The action is played in a big rectangular frame and the theatre is profoundly dark, as if we’re looking at a big live TV.
The performers wear whiteface, bold makeup and some brilliantly exaggerated wigs by Alice Norton (given the period, there’s many a mighty mutton chop on display).
Scenes are short and the text is to-the-point and witty: “I am John A. Macdonald. Joint premier of the Canadas. I intend to be prime minister of the whole caboodle.
“Why? Because it’s 1861,” says Richard Clarkin’s Macdonald as the first play opens.
The finely-tuned relationship between Andrew Dollar’s lighting design and Hollingsworth and Taylor’s direction is crucial. Each scene begins with performers caught in precise beams of light and having them move from one lit point to another on stage is a way to advance time, land a punch line and nuance character.
Under that lighting, the colours and textures of Astrid Janson and Melanie McNeill’s lavish costumes glow. Projections by Adam Barrett and Brad Harley economically give locations.
Brent Snyder and Richard Feren’s music and sound provide nearlynonstop underscoring.
The accumulation of visual, aural and embodied elements gestures back to19th-century melodrama and sets the context for a particular, heightened acting style.
Playing this way requires serious chops: great comic timing; the capacity to create clear physical and vocal interpretations of characters and to switch quickly between them; and to remain unflappable onstage when one imagines all manner of mayhem is going on behind the scenes.
There is great pleasure in watching VideoCab veterans slide into comic characterizations such as Richard Alan Campbell’s rabid Orange Lodge Grandmaster J.C. Schultz, Greg Campbell’s poncey Sir GeorgeÉtienne Cartier, Linda Prystawska’s buxom Emilie Lavergne and Clarkin’s acute — when he’s not saucedup — Macdonald.
Relative company newcomers are equally strong: Kevin Bundy as the Irish-Canadian politician D’Arcy McGee, Jamie Cavanagh as the brilliant but ascetic Wilfrid Laurier and Kat Letwin as Laurier’s long-suffering wife Zoe (in every instance I’m selecting one of the numerous roles each company member plays).
The standout performance here is Michaela Washburn as Riel: this is the most fleshed-out character across the two plays, who we follow from exceptional schoolboy to lapsed seminarian, to visionary rebel leader, to exile, to rebel leader again and on to the gallows.
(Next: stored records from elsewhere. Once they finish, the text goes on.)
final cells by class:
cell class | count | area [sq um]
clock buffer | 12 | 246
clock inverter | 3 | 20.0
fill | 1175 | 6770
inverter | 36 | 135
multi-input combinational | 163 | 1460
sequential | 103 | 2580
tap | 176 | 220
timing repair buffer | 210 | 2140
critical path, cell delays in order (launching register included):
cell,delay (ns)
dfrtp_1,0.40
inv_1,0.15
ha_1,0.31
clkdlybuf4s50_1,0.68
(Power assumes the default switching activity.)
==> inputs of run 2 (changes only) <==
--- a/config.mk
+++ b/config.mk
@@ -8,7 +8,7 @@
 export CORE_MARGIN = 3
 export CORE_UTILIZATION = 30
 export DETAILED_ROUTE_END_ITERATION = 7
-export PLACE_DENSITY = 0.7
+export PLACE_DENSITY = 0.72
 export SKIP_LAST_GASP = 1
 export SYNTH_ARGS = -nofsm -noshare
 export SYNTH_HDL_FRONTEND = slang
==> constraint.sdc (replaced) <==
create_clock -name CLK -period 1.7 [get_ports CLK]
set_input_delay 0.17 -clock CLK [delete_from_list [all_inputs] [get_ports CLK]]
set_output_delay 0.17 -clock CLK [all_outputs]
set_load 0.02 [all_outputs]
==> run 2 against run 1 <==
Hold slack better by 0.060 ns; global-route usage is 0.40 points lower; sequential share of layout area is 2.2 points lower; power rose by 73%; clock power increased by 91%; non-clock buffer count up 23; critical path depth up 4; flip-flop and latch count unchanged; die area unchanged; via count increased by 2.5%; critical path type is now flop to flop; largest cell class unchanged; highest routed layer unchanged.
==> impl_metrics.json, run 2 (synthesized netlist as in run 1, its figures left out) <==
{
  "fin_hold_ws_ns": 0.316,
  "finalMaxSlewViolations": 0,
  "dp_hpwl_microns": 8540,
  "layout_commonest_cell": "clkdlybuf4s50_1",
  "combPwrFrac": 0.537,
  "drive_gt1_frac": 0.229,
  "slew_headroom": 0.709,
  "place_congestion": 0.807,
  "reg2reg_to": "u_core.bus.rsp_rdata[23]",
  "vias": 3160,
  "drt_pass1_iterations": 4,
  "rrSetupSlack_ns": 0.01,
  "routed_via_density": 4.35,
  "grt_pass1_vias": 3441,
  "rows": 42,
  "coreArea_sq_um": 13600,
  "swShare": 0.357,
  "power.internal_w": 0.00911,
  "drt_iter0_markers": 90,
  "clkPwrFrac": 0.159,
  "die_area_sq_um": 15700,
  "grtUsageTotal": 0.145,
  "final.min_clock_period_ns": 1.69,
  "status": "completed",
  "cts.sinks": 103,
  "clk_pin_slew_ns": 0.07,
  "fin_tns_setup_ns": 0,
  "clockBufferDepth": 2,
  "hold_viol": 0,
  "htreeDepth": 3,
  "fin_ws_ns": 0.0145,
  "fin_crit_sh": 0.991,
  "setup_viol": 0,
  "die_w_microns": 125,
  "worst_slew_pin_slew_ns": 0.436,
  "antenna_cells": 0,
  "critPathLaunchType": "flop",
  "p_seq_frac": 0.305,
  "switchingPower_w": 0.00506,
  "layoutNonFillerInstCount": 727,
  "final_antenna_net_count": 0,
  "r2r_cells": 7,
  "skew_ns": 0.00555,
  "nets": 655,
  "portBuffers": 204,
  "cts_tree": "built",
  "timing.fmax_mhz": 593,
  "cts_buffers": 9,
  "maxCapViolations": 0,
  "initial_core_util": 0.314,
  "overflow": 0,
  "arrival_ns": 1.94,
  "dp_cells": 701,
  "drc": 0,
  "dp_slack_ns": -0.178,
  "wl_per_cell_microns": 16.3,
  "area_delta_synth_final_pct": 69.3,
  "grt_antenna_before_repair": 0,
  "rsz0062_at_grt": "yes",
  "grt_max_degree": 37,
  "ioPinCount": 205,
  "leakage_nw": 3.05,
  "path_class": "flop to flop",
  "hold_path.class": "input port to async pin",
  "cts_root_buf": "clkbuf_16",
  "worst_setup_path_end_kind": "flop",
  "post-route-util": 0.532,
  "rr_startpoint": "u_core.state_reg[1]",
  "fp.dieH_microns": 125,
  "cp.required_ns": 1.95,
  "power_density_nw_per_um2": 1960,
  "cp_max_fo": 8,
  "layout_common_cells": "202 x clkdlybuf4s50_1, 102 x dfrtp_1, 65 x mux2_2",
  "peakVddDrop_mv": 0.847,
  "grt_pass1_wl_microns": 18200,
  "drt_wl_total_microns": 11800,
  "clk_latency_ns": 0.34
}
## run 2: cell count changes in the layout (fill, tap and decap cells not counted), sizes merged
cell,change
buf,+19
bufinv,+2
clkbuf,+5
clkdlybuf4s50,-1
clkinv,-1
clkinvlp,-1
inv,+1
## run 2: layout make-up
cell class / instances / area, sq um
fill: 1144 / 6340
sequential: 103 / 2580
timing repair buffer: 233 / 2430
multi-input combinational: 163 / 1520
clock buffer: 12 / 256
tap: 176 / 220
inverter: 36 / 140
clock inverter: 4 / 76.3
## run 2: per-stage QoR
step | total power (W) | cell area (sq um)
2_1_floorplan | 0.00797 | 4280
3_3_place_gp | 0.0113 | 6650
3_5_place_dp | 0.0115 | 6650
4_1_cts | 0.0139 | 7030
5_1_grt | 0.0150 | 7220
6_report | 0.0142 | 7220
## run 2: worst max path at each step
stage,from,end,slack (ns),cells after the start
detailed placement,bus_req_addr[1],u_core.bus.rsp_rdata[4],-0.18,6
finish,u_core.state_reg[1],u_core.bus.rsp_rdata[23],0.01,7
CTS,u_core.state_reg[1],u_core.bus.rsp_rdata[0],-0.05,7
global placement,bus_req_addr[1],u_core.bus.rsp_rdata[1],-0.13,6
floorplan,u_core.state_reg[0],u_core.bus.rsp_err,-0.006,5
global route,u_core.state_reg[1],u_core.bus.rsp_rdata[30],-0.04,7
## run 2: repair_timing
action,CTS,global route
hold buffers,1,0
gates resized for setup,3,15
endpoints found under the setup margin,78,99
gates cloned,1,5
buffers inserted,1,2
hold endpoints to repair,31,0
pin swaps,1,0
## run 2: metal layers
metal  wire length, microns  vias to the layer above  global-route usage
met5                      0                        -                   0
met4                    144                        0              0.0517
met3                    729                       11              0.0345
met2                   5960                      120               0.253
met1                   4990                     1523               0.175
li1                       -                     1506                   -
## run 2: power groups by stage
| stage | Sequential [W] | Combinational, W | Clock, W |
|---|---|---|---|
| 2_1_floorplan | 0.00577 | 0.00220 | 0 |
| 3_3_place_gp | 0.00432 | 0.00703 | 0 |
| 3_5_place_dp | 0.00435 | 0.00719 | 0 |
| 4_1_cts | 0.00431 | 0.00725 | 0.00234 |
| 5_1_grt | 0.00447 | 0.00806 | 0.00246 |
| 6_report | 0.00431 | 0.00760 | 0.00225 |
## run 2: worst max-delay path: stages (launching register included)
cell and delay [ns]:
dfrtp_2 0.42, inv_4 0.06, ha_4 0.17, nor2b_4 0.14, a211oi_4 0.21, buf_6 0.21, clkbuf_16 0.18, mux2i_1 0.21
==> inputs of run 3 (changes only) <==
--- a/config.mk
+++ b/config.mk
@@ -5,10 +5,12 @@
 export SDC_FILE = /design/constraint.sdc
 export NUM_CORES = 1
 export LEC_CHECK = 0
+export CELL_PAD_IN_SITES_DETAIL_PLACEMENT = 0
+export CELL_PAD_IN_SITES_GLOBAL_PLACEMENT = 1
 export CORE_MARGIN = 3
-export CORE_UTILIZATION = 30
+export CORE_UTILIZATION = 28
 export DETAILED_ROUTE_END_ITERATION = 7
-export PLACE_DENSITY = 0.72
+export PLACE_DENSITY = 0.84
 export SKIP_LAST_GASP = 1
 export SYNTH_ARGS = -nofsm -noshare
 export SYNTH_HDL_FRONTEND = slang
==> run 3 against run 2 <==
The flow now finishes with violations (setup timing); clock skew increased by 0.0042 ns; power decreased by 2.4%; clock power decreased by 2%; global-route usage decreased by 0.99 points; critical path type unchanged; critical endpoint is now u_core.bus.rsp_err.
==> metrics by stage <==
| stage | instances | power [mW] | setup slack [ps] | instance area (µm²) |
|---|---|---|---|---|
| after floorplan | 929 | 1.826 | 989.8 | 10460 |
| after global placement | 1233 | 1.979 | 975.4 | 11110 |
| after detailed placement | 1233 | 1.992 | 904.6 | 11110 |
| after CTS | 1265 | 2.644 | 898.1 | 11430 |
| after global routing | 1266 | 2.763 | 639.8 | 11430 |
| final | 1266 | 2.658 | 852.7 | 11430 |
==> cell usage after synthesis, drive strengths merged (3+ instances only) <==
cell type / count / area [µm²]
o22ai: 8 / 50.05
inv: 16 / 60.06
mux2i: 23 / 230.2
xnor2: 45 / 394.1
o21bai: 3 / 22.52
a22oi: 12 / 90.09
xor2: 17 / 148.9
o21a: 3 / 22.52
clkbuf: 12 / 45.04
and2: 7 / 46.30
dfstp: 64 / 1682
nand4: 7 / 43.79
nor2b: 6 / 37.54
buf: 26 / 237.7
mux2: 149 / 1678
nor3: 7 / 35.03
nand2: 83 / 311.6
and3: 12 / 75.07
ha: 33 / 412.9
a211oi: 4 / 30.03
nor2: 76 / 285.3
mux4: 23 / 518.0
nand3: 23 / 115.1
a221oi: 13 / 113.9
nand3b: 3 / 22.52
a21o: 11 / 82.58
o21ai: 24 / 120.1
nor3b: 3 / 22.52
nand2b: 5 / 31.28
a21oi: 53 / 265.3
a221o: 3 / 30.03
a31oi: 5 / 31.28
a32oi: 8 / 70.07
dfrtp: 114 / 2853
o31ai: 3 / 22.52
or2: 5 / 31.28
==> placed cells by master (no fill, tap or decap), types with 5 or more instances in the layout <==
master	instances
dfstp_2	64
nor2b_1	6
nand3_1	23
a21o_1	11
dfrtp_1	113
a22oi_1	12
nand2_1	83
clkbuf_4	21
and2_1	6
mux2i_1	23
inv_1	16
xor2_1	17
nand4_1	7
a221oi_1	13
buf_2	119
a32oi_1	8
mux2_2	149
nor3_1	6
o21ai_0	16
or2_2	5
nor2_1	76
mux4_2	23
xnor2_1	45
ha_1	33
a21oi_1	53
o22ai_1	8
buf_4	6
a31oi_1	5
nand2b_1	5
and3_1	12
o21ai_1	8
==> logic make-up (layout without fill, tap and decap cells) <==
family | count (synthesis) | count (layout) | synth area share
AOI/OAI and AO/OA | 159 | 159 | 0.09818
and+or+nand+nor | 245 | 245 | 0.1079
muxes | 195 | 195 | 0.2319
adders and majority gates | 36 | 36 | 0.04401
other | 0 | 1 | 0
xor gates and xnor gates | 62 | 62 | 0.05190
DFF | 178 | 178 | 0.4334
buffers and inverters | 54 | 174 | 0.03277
Washburn’s cocked head, set jaw and thrust-out chest signal from the beginning Riel’s confidence and determination, but also hint at obsessional qualities and a tendency toward vanity.
Fighting against the systemic denial of Métis land ownership and rights, the production suggests, is a big part of what led to Riel’s struggle with mental illness.
Confederation I and II intersects with a particularly fraught moment in the relationship between Canada’s Indigenous and settler cultures, and it is significant that Washburn, who plays Riel, is herself Métis.
While the production casts a cynical eye on the corruption, greed and side deals with big business behind the scenes of Confederation, its presentation of First Nations and Métis plot lines and characters is notably respectful: Plains Cree Chiefs Big Bear (Letwin) and Wandering Spirit (Clarkin) are given significant stage time and presented as conscientious and heroic.
While it’s exciting to see a female actor get her teeth into a meaty role such as Riel, cross-gender casting pretty much goes one way — all three female actors play some male characters, but by my account, there’s only one small female role (a violent nun) played by a man.
This is likely an attempt on VideoCab’s part to compensate for the male domination of these historical stories, but there was unfulfilled potential here to scramble representational codes in ways that further contribute to the production’s satirical commentary on dominant narratives.
Because Canada, like time and history, keeps moving on. How VideoCab continues to navigate its paradoxical position as longestablished gadfly on the city’s cultural scene is a gripping tale that continues to unfold.